RECORDS TO USE:
○ ○ ○ ○ ○

`config.mk`:
```
export PLATFORM = sky130hd
export DESIGN_NAME = slv_port_arb
export DESIGN_NICKNAME = d
export VERILOG_FILES = /design/src/rtl/slv_port_arb_pkg.sv /design/src/rtl/arb_elev_filter.sv /design/src/rtl/arb_pick.sv /design/src/rtl/arb_owner.sv /design/src/rtl/slv_port_arb.sv
export SDC_FILE = /design/constraint.sdc
export NUM_CORES = 1
export LEC_CHECK = 0
export CORE_AREA = 2 2 39 41
export DETAILED_ROUTE_END_ITERATION = 7
export DIE_AREA = 0 0 41 43
export DONT_BUFFER_PORTS = 1
export GPL_TIMING_DRIVEN = 0
export RECOVER_POWER = 100
export SETUP_SLACK_MARGIN = 0.5
export SKIP_CTS_REPAIR_TIMING = 1
export SYNTH_ARGS = -nofsm -noshare
export SYNTH_HDL_FRONTEND = slang
export SYNTH_SLANG_ARGS = --single-unit
```
`constraint.sdc`:
```
create_clock -name clk -period 2.8 [get_ports clk]
set_clock_uncertainty 0.2 [all_clocks]
set_input_delay 0.14 -clock clk [delete_from_list [all_inputs] [get_ports clk]]
set_output_delay 0.14 -clock clk [all_outputs]
set_load 0.01 [all_outputs]
```
`src/rtl/slv_port_arb_pkg.sv`:
```
package slv_port_arb_pkg;

    typedef enum logic {
        POL_FIXED = 1'b0,
        POL_ROTATE = 1'b1
    } arb_policy_e;

    localparam int MAX_MST = 64;

    // index of the lowest set bit, 0 when none is set
    function automatic int lowest_set(input logic [MAX_MST-1:0] v);
        int r;
        r = 0;
        for (int i = MAX_MST - 1; i >= 0; i--) begin
            if (v[i]) r = i;
        end
        return r;
    endfunction

endpackage

```
`src/rtl/arb_elev_filter.sv`:
```
module arb_elev_filter #(
    parameter int N_MST = 4
) (
    input  logic [N_MST-1:0] req_i,
    input  logic [N_MST-1:0] elev_i,
    output logic [N_MST-1:0] cand_o
);
    logic [N_MST-1:0] hot;

    assign hot    = req_i & elev_i;
    assign cand_o = (|hot) ? hot : req_i;
endmodule

```
`src/rtl/arb_pick.sv`:
```
module arb_pick
    import slv_port_arb_pkg::*;
#(
    parameter int N_MST = 4,
    localparam int IDX_W = (N_MST > 1) ? $clog2(N_MST) : 1
) (
    input  logic [N_MST-1:0] cand_i,
    input  logic [IDX_W-1:0] last_i,
    input  arb_policy_e      policy_i,
    output logic             hit_o,
    output logic [IDX_W-1:0] win_o
);
    logic [N_MST-1:0] above;
    logic [N_MST-1:0] masked;
    logic [MAX_MST-1:0] cand_w;
    logic [MAX_MST-1:0] masked_w;

    for (genvar g = 0; g < N_MST; g++) begin : g_above
        assign above[g] = (IDX_W'(g) > last_i);
    end

    assign masked   = cand_i & above;
    assign cand_w   = MAX_MST'(cand_i);
    assign masked_w = MAX_MST'(masked);
    assign hit_o    = |cand_i;

    always_comb begin
        if (policy_i == POL_ROTATE && (|masked)) begin
            win_o = IDX_W'(lowest_set(masked_w));
        end else begin
            win_o = IDX_W'(lowest_set(cand_w));
        end
    end
endmodule

```
`src/rtl/arb_owner.sv`:
```
module arb_owner #(
    parameter int N_MST = 4,
    localparam int IDX_W = (N_MST > 1) ? $clog2(N_MST) : 1
) (
    input  logic             clk,
    input  logic             rst,
    input  logic             decide_i,
    input  logic             hit_i,
    input  logic [IDX_W-1:0] win_i,
    output logic             own_vld_o,
    output logic [IDX_W-1:0] last_o,
    output logic [N_MST-1:0] grant_o
);
    logic [IDX_W-1:0] own_idx;

    always_ff @(posedge clk) begin
        if (rst) begin
            own_vld_o <= 1'b0;
            own_idx   <= '0;
            last_o    <= IDX_W'(N_MST - 1);
        end else if (decide_i) begin
            own_vld_o <= hit_i;
            if (hit_i) begin
                own_idx <= win_i;
                last_o  <= win_i;
            end
        end
    end

    for (genvar g = 0; g < N_MST; g++) begin : g_gnt
        assign grant_o[g] = own_vld_o && (own_idx == IDX_W'(g));
    end
endmodule

```
`src/rtl/slv_port_arb.sv`:
```
module slv_port_arb
    import slv_port_arb_pkg::*;
#(
    parameter int N_MST = 4,
    localparam int IDX_W = (N_MST > 1) ? $clog2(N_MST) : 1
) (
    input  logic             clk,
    input  logic             rst,
    input  logic             rr_mode_i,
    input  logic [N_MST-1:0] req_i,
    input  logic [N_MST-1:0] elev_i,
    input  logic             done_i,
    output logic [N_MST-1:0] grant_o,
    output logic [N_MST-1:0] stall_o
);
    logic [N_MST-1:0] cand;
    logic             hit;
    logic [IDX_W-1:0] win;
    logic [IDX_W-1:0] last;
    logic             own_vld;
    logic             decide;
    arb_policy_e      policy;

    assign policy = rr_mode_i ? POL_ROTATE : POL_FIXED;
    assign decide = !own_vld || done_i;

    arb_elev_filter #(.N_MST(N_MST)) u_filt (
        .req_i  (req_i),
        .elev_i (elev_i),
        .cand_o (cand)
    );

    arb_pick #(.N_MST(N_MST)) u_pick (
        .cand_i   (cand),
        .last_i   (last),
        .policy_i (policy),
        .hit_o    (hit),
        .win_o    (win)
    );

    arb_owner #(.N_MST(N_MST)) u_own (
        .clk       (clk),
        .rst       (rst),
        .decide_i  (decide),
        .hit_i     (hit),
        .win_i     (win),
        .own_vld_o (own_vld),
        .last_o    (last),
        .grant_o   (grant_o)
    );

    for (genvar g = 0; g < N_MST; g++) begin : g_stall
        assign stall_o[g] = req_i[g] && !grant_o[g];
    end
endmodule

```
==> results.ini <==
[logic_synthesis]
async_flop_share_pct=0
avgSynthCellArea_sq_um=8.02
yosys_register_bits=5
synthCells=56
syn-num-nets=68
synth_top_flop_cell=dfxtp_1
synth_area_sq_um=449
seq_area_frac_synth_pct=22.3
synth.area.top_cells=dfxtp_1, nor2b_1, o41ai_4
yosysTopAreaCell=dfxtp_1
yosys_warnings=0
yosysTopAreaCellShare_pct=22.3
synth_cell_types=27
synth_enable_flop_cells=0

[final_layout]
synthToLayoutAreaGrowth_pct=11.4
drive_gt1_share_pct=11.5
final_util_pct=36.2
antenna_cells=0
filler_cell_count=155
fin_nets=74
stdcell_count=77
most-common-layout-cells=nor2b_1, a21oi_1, dfxtp_1

[global_route]
grt.overflow.total=0
grt_usage_pct=11.5
antenna_found_initial=0
first_global_vias=368
grt_first_pass_wirelength_mm=1.37
grt_max_degree=7

[detailed_routing]
vias=457
drtPass1Iterations=4
wl_per_cell_um=13.4
avgViaCountPerCell=5.94
drc=0
first_iter_violations=13
routed_wl_mm=1.03
final_antenna_net_count=0

[timing]
finalSetupViolCount=0
tightest_slew_ns=0.473
finalMaxSlewViolations=0
max_slew_margin_pct=68.4
rsz0062_at_grt=false
finalCriticalPeriod_ns=1.55
fin_tns_setup_ns=0
fmax_mhz=645
fin_crit_sh_pct=55.4
finalHoldViolCount=1
hold-worst-slack_ns=-0.0154

[floorplanning]
initial_core_util_pct=32.5
io_pins=20
fp.dieW_um=41
die-height_um=43
core_sq_um=1380
row_count=14
fp.dieArea_sq_um=1760

[power_and_ir_drop]
p_leak_nw=0.190
vdd_drop_max_mv=0.206
p_per_area_nw_per_um2=460

[placed_design]
portBuffers=0
place_hpwl_um=813
placed_cells=72
routabilityCongestion=0.733

[clock_tree]
clock-root-buffer=clkbuf_4
cts_tree=built
path_clk_slew_ns=0.04
h-tree-depth=1
insertion_delay_ns=0.24
clkSinkCount=5
cts_buffers=3
cts_buffer_depth=2

[setup_path]
timing.reg2reg.setup_slack_ns=1.34
required_ns=2.46
cp_max_fo=5
worstPathArrival_ns=1.21
r2r_end=u_own.last_o[0]
critical_path_class=flop to output port
cp_slowest_cell=nor3b_1
max_stage_delay_ns=0.44
cp-end-kind=output port
crit_chain=nor3b_1 > nor2b_1
r2r-start=u_own.last_o[0]
r2r_cells=4
critPathTopFamily=simple AND/OR/NAND/NOR gates
path_buf_inv=0
startpoint_type=flop

[run]
max-cap-violations=0

[run_status]
violations=negative hold slack
outcome=finished, violations left

[worst_hold_path]
hp-start=done_i
hold_path_depth=2
hold_path_end=u_own.own_vld_o
hp-class=primary input to flop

○ ○ ○ ○ ○

EXERCISE:
Using the entries above, extract exactly the span from the line with "yosys_warnings=0" to the line with "cts_buffers=3", both lines included; leave out everything else.

TASK RESULT:
yosys_warnings=0
yosysTopAreaCellShare_pct=22.3
synth_cell_types=27
synth_enable_flop_cells=0

[final_layout]
synthToLayoutAreaGrowth_pct=11.4
drive_gt1_share_pct=11.5
final_util_pct=36.2
antenna_cells=0
filler_cell_count=155
fin_nets=74
stdcell_count=77
most-common-layout-cells=nor2b_1, a21oi_1, dfxtp_1

[global_route]
grt.overflow.total=0
grt_usage_pct=11.5
antenna_found_initial=0
first_global_vias=368
grt_first_pass_wirelength_mm=1.37
grt_max_degree=7

[detailed_routing]
vias=457
drtPass1Iterations=4
wl_per_cell_um=13.4
avgViaCountPerCell=5.94
drc=0
first_iter_violations=13
routed_wl_mm=1.03
final_antenna_net_count=0

[timing]
finalSetupViolCount=0
tightest_slew_ns=0.473
finalMaxSlewViolations=0
max_slew_margin_pct=68.4
rsz0062_at_grt=false
finalCriticalPeriod_ns=1.55
fin_tns_setup_ns=0
fmax_mhz=645
fin_crit_sh_pct=55.4
finalHoldViolCount=1
hold-worst-slack_ns=-0.0154

[floorplanning]
initial_core_util_pct=32.5
io_pins=20
fp.dieW_um=41
die-height_um=43
core_sq_um=1380
row_count=14
fp.dieArea_sq_um=1760

[power_and_ir_drop]
p_leak_nw=0.190
vdd_drop_max_mv=0.206
p_per_area_nw_per_um2=460

[placed_design]
portBuffers=0
place_hpwl_um=813
placed_cells=72
routabilityCongestion=0.733

[clock_tree]
clock-root-buffer=clkbuf_4
cts_tree=built
path_clk_slew_ns=0.04
h-tree-depth=1
insertion_delay_ns=0.24
clkSinkCount=5
cts_buffers=3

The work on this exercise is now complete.